● **Material for this exercise**
==> config.mk <==
export PLATFORM = sky130hd
export DESIGN_NAME = regfile_context_seq
export DESIGN_NICKNAME = d
export VERILOG_FILES = /design/src/rtl/regfile_context_seq.sv
export SDC_FILE = /design/constraint.sdc
export NUM_CORES = 1
export LEC_CHECK = 0
export ABC_AREA = 1
export CAP_MARGIN = 10
export CELL_PAD_IN_SITES_DETAIL_PLACEMENT = 0
export CELL_PAD_IN_SITES_GLOBAL_PLACEMENT = 1
export CORE_MARGIN = 5
export CORE_UTILIZATION = 40
export CTS_CLUSTER_SIZE = 40
export DETAILED_ROUTE_END_ITERATION = 16
export DONT_BUFFER_PORTS = 1
export PLACE_DENSITY = 0.8
export SLEW_MARGIN = 20
export SYNTH_ARGS = -nofsm -noshare
export SYNTH_HDL_FRONTEND = slang
export SYNTH_SLANG_ARGS = --single-unit
==> constraint.sdc <==
create_clock -name clk -period 1.75 [get_ports clk]
set_input_delay 0.35 -clock clk [delete_from_list [all_inputs] [get_ports clk]]
set_output_delay 0.35 -clock clk [all_outputs]
set_load 0.02 [all_outputs]
==> src/rtl/regfile_context_seq.sv <==
// regfile_context_seq: walks the 16x8 register file to save it to memory or restore it from memory.
// Optional build macro CTX_CHECKSUM_EN adds an XOR checksum word after the save area and the ctx_err output.
module regfile_context_seq #(
    parameter int NUM_REGS = 16,
    parameter int ADDR_W = 4,
    parameter int DATA_W = 8,
    parameter int MEM_AW = 8,
    parameter logic [MEM_AW-1:0] SAVE_BASE = 8'hF0
) (
    input  logic              clk,
    input  logic              reset,
    input  logic              start_save,
    input  logic              start_restore,
    output logic              busy,
    output logic              done,
    output logic              cpu_stall,
    input  logic [ADDR_W-1:0] cpu_read_addr_A,
    input  logic [ADDR_W-1:0] cpu_write_addr,
    input  logic [DATA_W-1:0] cpu_write_data,
    input  logic              cpu_write_enable,
    output logic [ADDR_W-1:0] rf_read_addr_A,
    input  logic [DATA_W-1:0] rf_read_data_A,
    output logic [ADDR_W-1:0] rf_write_addr,
    output logic [DATA_W-1:0] rf_write_data,
    output logic              rf_write_enable,
    output logic              mem_req,
    output logic              mem_we,
    output logic [MEM_AW-1:0] mem_addr,
    output logic [DATA_W-1:0] mem_wdata,
    input  logic [DATA_W-1:0] mem_rdata,
`ifdef CTX_CHECKSUM_EN
    output logic              ctx_err,
`endif
    input  logic              mem_ack
);
    localparam logic [2:0] IDLE     = 3'd0;
    localparam logic [2:0] SAVE_LD  = 3'd1;
    localparam logic [2:0] SAVE_REQ = 3'd2;
    localparam logic [2:0] RST_REQ  = 3'd3;
    localparam logic [2:0] RST_WR   = 3'd4;
    localparam logic [2:0] DONE     = 3'd5;
    localparam logic [2:0] SAVE_CK  = 3'd6;
    localparam logic [2:0] RST_CK   = 3'd7;
    localparam logic [ADDR_W-1:0] LAST = ADDR_W'(NUM_REGS - 1);
`ifdef CTX_CHECKSUM_EN
    localparam logic [2:0] SAVE_END = SAVE_CK;
    localparam logic [2:0] RST_END  = RST_CK;
    localparam logic [MEM_AW-1:0] CK_ADDR = SAVE_BASE + MEM_AW'(NUM_REGS);
`else
    localparam logic [2:0] SAVE_END = DONE;
    localparam logic [2:0] RST_END  = DONE;
`endif

    logic [2:0]        state_q, state_d;
    logic [ADDR_W-1:0] idx_q, idx_d;
    logic [DATA_W-1:0] buf_q, buf_d;

    // Sequencer next state: one register per LD/REQ (save) or REQ/WR (restore) pair.
    always_comb begin
        state_d = state_q;
        idx_d   = idx_q;
        buf_d   = buf_q;
        case (state_q)
            IDLE: begin
                idx_d   = '0;
                state_d = start_save ? SAVE_LD : start_restore ? RST_REQ : IDLE;
            end
            SAVE_LD: begin
                buf_d   = rf_read_data_A;
                state_d = SAVE_REQ;
            end
            SAVE_REQ: if (mem_ack) begin
                state_d = (idx_q == LAST) ? SAVE_END : SAVE_LD;
                idx_d   = (idx_q == LAST) ? idx_q : idx_q + ADDR_W'(1);
            end
            RST_REQ: if (mem_ack) begin
                buf_d   = mem_rdata;
                state_d = RST_WR;
            end
            RST_WR: begin
                state_d = (idx_q == LAST) ? RST_END : RST_REQ;
                idx_d   = (idx_q == LAST) ? idx_q : idx_q + ADDR_W'(1);
            end
            SAVE_CK, RST_CK: state_d = mem_ack ? DONE : state_q;
            default: state_d = IDLE;
        endcase
    end

    // Sequencer state registers.
    always_ff @(posedge clk or negedge reset) begin
        if (!reset) begin
            state_q <= IDLE;
            idx_q   <= '0;
            buf_q   <= '0;
        end else begin
            state_q <= state_d;
            idx_q   <= idx_d;
            buf_q   <= buf_d;
        end
    end

`ifdef CTX_CHECKSUM_EN
    logic [DATA_W-1:0] csum_q;
    logic              err_q;

    // XOR checksum over transferred words; mismatch flagged when the stored checksum is read back.
    always_ff @(posedge clk or negedge reset) begin
        if (!reset) begin
            csum_q <= '0;
            err_q  <= 1'b0;
        end else if (state_q == IDLE && (start_save || start_restore)) begin
            csum_q <= '0;
            err_q  <= 1'b0;
        end else if ((state_q == SAVE_REQ && mem_ack) || state_q == RST_WR) begin
            csum_q <= csum_q ^ buf_q;
        end else if (state_q == RST_CK && mem_ack) begin
            err_q  <= mem_rdata != csum_q;
        end
    end

    assign ctx_err   = err_q;
    assign mem_addr  = (state_q == SAVE_CK || state_q == RST_CK) ? CK_ADDR : SAVE_BASE + MEM_AW'(idx_q);
    assign mem_wdata = (state_q == SAVE_CK) ? csum_q : buf_q;
`else
    assign mem_addr  = SAVE_BASE + MEM_AW'(idx_q);
    assign mem_wdata = buf_q;
`endif

    // Decoded outputs and the CPU pass-through mux; the sequencer owns the register file while busy.
    always_comb begin
        busy            = state_q != IDLE;
        done            = state_q == DONE;
        cpu_stall       = busy;
        mem_req         = state_q == SAVE_REQ || state_q == RST_REQ || state_q == SAVE_CK || state_q == RST_CK;
        mem_we          = state_q == SAVE_REQ || state_q == SAVE_CK;
        rf_read_addr_A  = busy ? idx_q : cpu_read_addr_A;
        rf_write_addr   = busy ? idx_q : cpu_write_addr;
        rf_write_data   = busy ? buf_q : cpu_write_data;
        rf_write_enable = busy ? state_q == RST_WR : cpu_write_enable;
    end
endmodule

* Yosys cells after proc, flatten, opt, wreduce, memory -nomap -nowiden
Index checks and enable logic that the tools add are counted.
Word-level totals: flip-flop bits (word level) 15, bits of input ports 38, output and inout bits 38, word-level logic and storage cells 45
Operators by class: add/subtract/negate cells 2, eq/ne operators 11, multiplexer cells 17, reductions and logical operators 12
Operators with widths (number):
- 3-bit one-hot mux with 6 select lines | 1
- 4-bit two-way mux | 4
- 8-bit two-way mux | 2
- 8-bit one-hot mux with 2 select lines | 1
- 3-bit two-way mux | 5
- 3-bit equality test (second input constant) | 4
- 4-bit one-hot mux with 3 select lines | 1
- 5-bit by 5-bit adder with 6-bit output (first input constant) | 1
- 3-bit by 2-bit equality test with 1-bit output (second input constant) | 2
- 2-bit != test (second input constant) | 3
- 3-bit nonzero test | 2
- 4-bit by 1-bit adder with 4-bit output (second input constant) | 1
- 4-bit equality test (second input constant) | 1
- 1-bit logical OR | 4
- 2-bit two-way mux | 2
- 2-bit AND reduction | 2
- 3-bit by 1-bit equality test with 1-bit output (second input constant) | 1
- 3-bit logical NOT | 1
- 3-bit AND reduction | 1
- 2-bit nonzero test | 1
- 2-bit OR reduction | 1
- 1-bit two-way mux | 1

* Longest topological paths before layout
Gate-level depths: netlist of the first run.
word-level depth 4, depth in mapped cells 8, gate-level depth less buffers 7

* Least setup slack after synthesis of the first run
No wires, ideal clock.
path type register to output, from register state_q[1], to output rf_write_data[3], arrival 1.305 ns, required time 1.400 ns, setup slack 0.095 ns, stages on the path, launching flop included 7, path buffers 2, cell sequence dfrtp_1 -> buf_6 -> inv_2 -> nand2_4 -> inv_4 -> buf_6 -> o21ai_0
Between the ends: word-level cells in the longest chain between the ends 2
Ends and longest elaborated chain:
- start: declaration | line 54 | logic [2:0] state_q, state_d;
- start signal: assignment | line 96 | state_q <= state_d;
- 3-bit nonzero test | line 131 | busy = state_q != IDLE;
- via busy | line 14 | output logic busy,
- 8-bit two-way mux | line 138 | rf_write_data = busy ? buf_q : cpu_write_data;
- end: declaration | line 24 | output logic [DATA_W-1:0] rf_write_data,
The timed path passes the listed nets, and every way through them passes these cells.

* Worst setup path after layout of the first run
from register state_q[2], to output rf_write_data[4]
Between the ends: word-level cells in the longest chain between the ends 2
Ends and longest elaborated chain (line):
- 3-bit nonzero test | 131
- 8-bit two-way mux | 138
No other way between the ends.

==> flow_metrics.py, run 1 <==
metrics = {
    "cts": {
        "cts.clk_slew.worst_paths_ns": 0.09,
        "clock_latency_ns": 0.28,
        "root_buffer": "clkbuf_4",
        "clock_sinks": 15,
        "numCtsBuffers": 3,
        "cts.htree.levels": 1,
        "cts_tree": "yes",
        "cts_buffer_depth": 2,
    },
    "yosys": {
        "synthTopCellsByCount": "45 x nand2_1, 16 x inv_1, 15 x dfrtp_1, 12 x nor2_1, 12 x o21ai_0",
        "netlist_instances": 158,
        "synth_compound_area_share_pct": 17.9,
        "async_flop_share_pct": 100,
        "synth_top_family_by_area": "simple AND/OR/NAND/NOR gates",
        "ys_types": 27,
        "synth_edf_count": 0,
        "muxShareOfSynthArea_pct": 0,
        "ys_ff_latch": 15,
        "synth_simple_gate_area_share_pct": 30.7,
        "synthXorXnorAreaFrac_pct": 0.793,
        "ys.flop_type": "dfrtp_1",
        "synth_top_area_cell": "dfrtp_1",
        "ys_seq_area_share_pct": 34.0,
        "synth_area_per_cell_um2": 6.99,
        "yosys.area.top_type_share_pct": 34.0,
        "yosysWarnings": 0,
        "synth_most_common_cell": "nand2_1",
        "synthesis.area_um2": 1100,
        "synth.area.top_cells": "dfrtp_1 34%, nand2_1 15%, o21ai_0 5.4%, inv_1 5.4%, buf_4 4.1%",
        "synth-adder-area-share_pct": 1.13,
    },
    "place": {
        "hpwlAfterDp_mm": 2.25,
        "place.gp.congestion": 0.877,
        "io_buffers": 0,
    },
    "grt": {
        "grt_overflow_total": 0,
        "grt_pass1_wl_mm": 4.95,
        "grt_usage_pct": 15.3,
        "first_global_vias": 1056,
        "antenna_found_initial": 0,
        "grt_max_degree": 17,
    },
    "cells_and_area": {
        "area_growth_syn_to_layout_pct": 14.5,
        "final_util_pct": 46.7,
        "final_nets": 214,
        "drive_gt1_share_pct": 24.7,
        "insertedDiodeCount": 0,
    },
    "pwr": {
        "report.power.total_mw": 2.93,
        "p_leak_nw": 0.668,
        "vdd_drop_max_mv": 1.16,
        "power_density_nw_per_um2": 2320,
    },
    "routing": {
        "wl_per_cell_um": 14.5,
        "vias": 1072,
        "drc": 0,
        "drt_iter0_markers": 31,
        "ant_nets": 0,
        "viasPerCell": 5.23,
        "dr.pass1.iters": 4,
        "wirelength_mm": 2.97,
    },
    "sta": {
        "max_freq_ghz": 0.586,
        "final_max_slew_viol_count": 0,
        "rsz0062_at_grt": "true",
        "fin_skew_ns": 0.000355,
        "hold_viol": 0,
        "worstMarginPinSlew_ns": 0.717,
        "fin_tns_setup_ns": 0,
        "relSlewSlack_pct": 52.0,
        "fin_crit_sh_pct": 97.5,
        "setup-violations-final": 0,
        "fin_crit_ns": 1.71,
    },
    "die": {
        "fp.dieW_um": 62.6,
        "dieArea_um2": 3910,
        "die_y_um": 62.6,
        "coreArea_um2": 2710,
        "ioPinCount": 76,
        "start_util_pct": 40.8,
        "rows": 19,
    },
    "setup_path": {
        "r2r_start": "idx_q[0]",
        "arrival_ns": 1.36,
        "path_class": "register to primary output",
        "endpoint_kind": "primary output",
        "startpoint": "state_q[2]",
        "start_kind": "register",
        "crit_fanout": 13,
        "worstPathRequired_ns": 1.40,
        "critical_path.cell_chain": "nor2_4 > nand2_4 > inv_8 > nand2_1 > o21ai_0 > buf_4",
        "cp_slowest_cell": "dfrtp_1",
        "max_stage_delay_ns": 0.42,
        "r2r_slack_ns": 0.27,
    },
    "status": {
        "status": "finished clean",
    },
    "job": {
        "max-cap-violations": 0,
    },
    "min_path": {
        "min_from": "mem_rdata[7]",
        "hp-class": "primary input to register",
    },
}
where the power goes:
| group | internal (mW) | leakage, nW | switching (mW) |
|---|---|---|---|
| logic | 0.688 | 0.464 | 1.27 |
| registers | 0.499 | 0.189 | 0.273 |
| clock network | 0.0885 | 0.0150 | 0.115 |
what timing repair did:
item                                   in CTS  in global routing
endpoints found under the hold margin      15                  0
cloned                                      1                  0
resized for setup                           4                  5
pin swaps                                   0                  1
setup endpoints to repair                  16                 17
setup buffers                               1                  2
hold buffers                                1                  0
layout by cell type (no fill, tap or decap):
master | synthesis | layout
o21ai_2 | 2 | 2
xor2_1 | 1 | 1
o22ai_2 | 2 | 2
clkbuf_4 | 0 | 3
nor2_4 | 1 | 3
inv_1 | 16 | 16
dlygate4sd3_1 | 1 | 1
dfrtp_1 | 15 | 14
o22ai_1 | 6 | 6
inv_2 | 2 | 2
nor2_1 | 12 | 11
inv_4 | 1 | 1
clkbuf_1 | 0 | 1
o21ai_0 | 12 | 12
nor3_1 | 2 | 2
nand2_2 | 4 | 7
conb_1 | 1 | 4
buf_4 | 6 | 18
nand2_1 | 45 | 42
dfrtp_2 | 0 | 1
nand2_4 | 1 | 1
inv_8 | 0 | 1
nor2_2 | 3 | 2
ha_1 | 1 | 1
a21oi_1 | 4 | 4
nand3_1 | 6 | 6
a22oi_1 | 1 | 1
nand4_1 | 3 | 3
o21ai_1 | 6 | 6
logic make-up after synthesis:
kind of cell             count (synthesis)
other                                    1
AND/OR/NAND/NOR                         77
XOR/XNOR                                 1
AO/OA/AOI/OAI                           33
flip-flops                              15
buffers and inverters                   30
adder cells (fa/ha/maj)                  1
metrics by stage:
| stage | hold slack, ns | std cells | worst slack (ns) | area, um^2 |
|---|---|---|---|---|
| after floorplan | 0.0544 | 161 | 0.0950 | 1120 |
| after global placement | 0.0548 | 196 | 0.195 | 1170 |
| after detailed placement | 0.0548 | 196 | 0.147 | 1170 |
| after CTS | 0.216 | 203 | 0.00677 | 1230 |
| after global routing | 0.215 | 205 | -0.0504 | 1260 |
| final | 0.217 | 205 | 0.0433 | 1260 |
critical path: cells and delay by family, from the launching register on:
kind,cells,cell delay [ns]
AND/OR/NAND/NOR,3,0.32
AO/OA/AOI/OAI,1,0.06
buffers and inverters,2,0.27
flip-flops,1,0.42
registers in the layout, summed over array words and instances (netlist names):
signal and flops:
idx_q 4, mem_wdata 8, state_q 3
final timing paths:
path	endpoint	cells after the start
max	rf_write_data[4]	6
min	mem_wdata[7]	2
max reg2reg	idx_q[0]	7
min reg2reg	state_q[1]	3
max in group asynchronous	state_q[0]	1
min in group asynchronous	mem_wdata[1]	1
layout make-up:
cell class | count | area [um^2]
tap | 31 | 38.8
sequential | 15 | 377
clock buffer | 4 | 26.3
timing repair inverter | 1 | 6.26
timing repair buffer | 19 | 145
multi-input combinational | 116 | 593
fill | 291 | 1450
inverter | 19 | 78.8
layer usage:
layer,vias to the layer above,wire [um],GRT usage (%)
met1,479,1170,17.0
met4,0,71,6.37
li1,534,-,-
met2,51,1390,25.5
met3,8,346,6.29
met5,-,0,0
No activity file was read; power rests on OpenSTA's default activity.
==> inputs of run 2 (changes only) <==
Settings changed: CTS_CLUSTER_SIZE 40 to 8.
Clock period 1.75 ns to 1.9 ns, I/O delays scaled along.
==> run 2 against run 1 <==
Against the previous run: non-clock buffer count is the same; combinational power shrank 9%; first-iteration DRC count shrank 32%; utilization shrank 0.14 points; via count shrank 3.4%; critical path depth shrank 1; sequential power shrank 5.6%; clock skew grew 0.0010 ns; clock-buffer cell count is the same; cell count is the same; power shrank 7.9%; routed wire length grew 2.9%; critical path type unchanged; largest cell class unchanged.
==> flow_metrics.py, run 2 (same netlist as run 1, synthesis figures left out) <==
metrics = {
    "cells_and_area": {
        "insertedDiodeCount": 0,
        "final_nets": 214,
        "most-common-layout-cells": "45 x nand2_1, 18 x buf_4, 16 x inv_1, 13 x dfrtp_1, 12 x o21ai_0",
        "fillers": 286,
        "largest_reg_flops": 8,
        "drive_gt1_share_pct": 23.6,
        "area_growth_syn_to_layout_pct": 14.2,
        "stdcell_count": 205,
        "mostFrequentLayoutCell": "nand2_1",
    },
    "cts": {
        "clock_latency_ns": 0.28,
        "cts_tree": "yes",
        "cts.htree.levels": 1,
        "root_buffer": "clkbuf_4",
        "clock_sinks": 15,
        "cts_buffer_depth": 2,
        "numCtsBuffers": 3,
        "cts.clk_slew.worst_paths_ns": 0.09,
    },
    "routing": {
        "dr.pass1.iters": 4,
        "wl_per_cell_um": 14.9,
        "wirelength_mm": 3.06,
        "drt_iter0_markers": 21,
        "ant_nets": 0,
        "drc": 0,
        "vias": 1036,
        "viasPerCell": 5.05,
    },
    "setup_path": {
        "path_class": "register to primary output",
        "path_buf_inv": 1,
        "r2r_slack_ns": 0.40,
        "r2r-end": "mem_wdata[5]",
        "critical_path.cell_chain": "nor2_4 > nand2_4 > buf_4 > nand2_1 > nand2_1",
        "r2r_start": "state_q[2]",
        "cp_slowest_cell": "dfrtp_2",
        "arrival_ns": 1.43,
        "max_stage_delay_ns": 0.46,
        "critPathTopFamily": "simple AND/OR/NAND/NOR gates",
        "endpoint_kind": "primary output",
        "rr_worst_depth": 6,
        "worstPathRequired_ns": 1.52,
        "crit_fanout": 7,
        "timing.critical_path.mode_cell": "nand2_1",
        "start_kind": "register",
    },
    "grt": {
        "grt_pass1_wl_mm": 4.62,
        "grt_max_degree": 26,
        "antenna_found_initial": 0,
        "grt_overflow_total": 0,
        "first_global_vias": 1002,
        "grt_usage_pct": 14.4,
    },
    "die": {
        "start_util_pct": 40.8,
        "fp.dieW_um": 62.6,
        "rows": 19,
        "ioPinCount": 76,
        "coreArea_um2": 2710,
        "die_y_um": 62.6,
        "dieArea_um2": 3910,
    },
    "sta": {
        "worst_slack_ns": 0.0922,
        "worstMarginPinSlew_ns": 0.737,
        "final_max_slew_viol_count": 0,
        "relSlewSlack_pct": 50.7,
        "max_freq_ghz": 0.553,
        "hold_viol": 0,
        "fin_skew_ns": 0.00138,
        "fin_crit_sh_pct": 95.1,
        "fin_crit_ns": 1.81,
        "hold_slack_ns": 0.251,
        "setup-violations-final": 0,
    },
    "pwr": {
        "power_density_nw_per_um2": 2140,
        "vdd_drop_max_mv": 1.04,
        "p_leak_nw": 0.667,
        "report.power.total_mw": 2.70,
    },
    "status": {
        "status": "finished clean",
    },
    "place": {
        "place.gp.congestion": 0.867,
        "hpwlAfterDp_mm": 2.25,
        "io_buffers": 0,
        "pre_cts_slack_ns": 0.210,
        "placed_cells": 194,
    },
    "min_path": {
        "min_from": "mem_rdata[7]",
        "hold-path-cell-count": 2,
        "hp-class": "primary input to register",
        "hold-path-endpoint": "mem_wdata[7]",
    },
    "job": {
        "max-cap-violations": 0,
    },
}
run 2: how the worst max path moves through the flow:
| stage | to | from | cells past startpoint | slack, ns |
|---|---|---|---|---|
| 5_1_grt | rf_write_data[4] | state_q[2] | 6 | -0.03 |
| 3_3_place_gp | rf_write_data[4] | state_q[0] | 6 | 0.29 |
| 6_report | rf_read_addr_A[1] | state_q[2] | 5 | 0.09 |
| 3_5_place_dp | rf_write_data[3] | state_q[2] | 6 | 0.21 |
| 4_1_cts | rf_write_data[3] | state_q[0] | 6 | 0.005 |
| 2_1_floorplan | rf_write_data[3] | state_q[1] | 6 | 0.21 |
run 2: report_power, final:
group          internal (mW)  switching (mW)
Sequential             0.462           0.267
Clock                 0.0814           0.102
Combinational          0.629            1.16
run 2: cell type report:
type                       instances  area, um^2  share of cell area, %
multi-input combinational        116         581                   46.0
sequential                        15         378                   30.0
timing repair buffer              19         145                   11.5
inverter                          19        83.8                   6.65
tap                               31        38.8                   3.08
clock buffer                       4        26.3                   2.08
timing repair inverter             1        8.76                  0.694
run 2: metrics by stage:
stage	area (um^2)	setup TNS, ns	util (%)
2_1_floorplan	1120	0	-
3_3_place_gp	1160	0	42.8
3_5_place_dp	1160	0	42.8
4_1_cts	1210	0	44.5
5_1_grt	1260	-0.0563	46.5
6_report	1260	0	46.5
run 2: what timing repair did:
action                                  4_1_cts  5_1_grt
hold buffers                                  1        0
resized for setup                             4        3
endpoints found under the hold margin        15        0
pin swaps                                     0        1
gates cloned                                  0        1
endpoints found under the setup margin       16       14
buffers inserted                              0        5
run 2: layer usage:
| metal | share of wire (%) | global-route usage (%) |
|---|---|---|
| met5 | 0 | 0 |
| met1 | 41 | 15.9 |
| met2 | 48 | 23.7 |
| met4 | 0.98 | 6.90 |
| met3 | 9.8 | 5.76 |
==> inputs of run 3 (changes only) <==
Settings changed: CAP_MARGIN 10 to not set, RECOVER_POWER set to 100.
==> results of run 3 <==
No change in the layout: final DEF, timing and power equal those of run 2.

● **Work instructions**
Filter the entries by the string "signal" and copy each matching line.

● **Answer area**
- start signal: assignment | line 96 | state_q <= state_d;
signal and flops:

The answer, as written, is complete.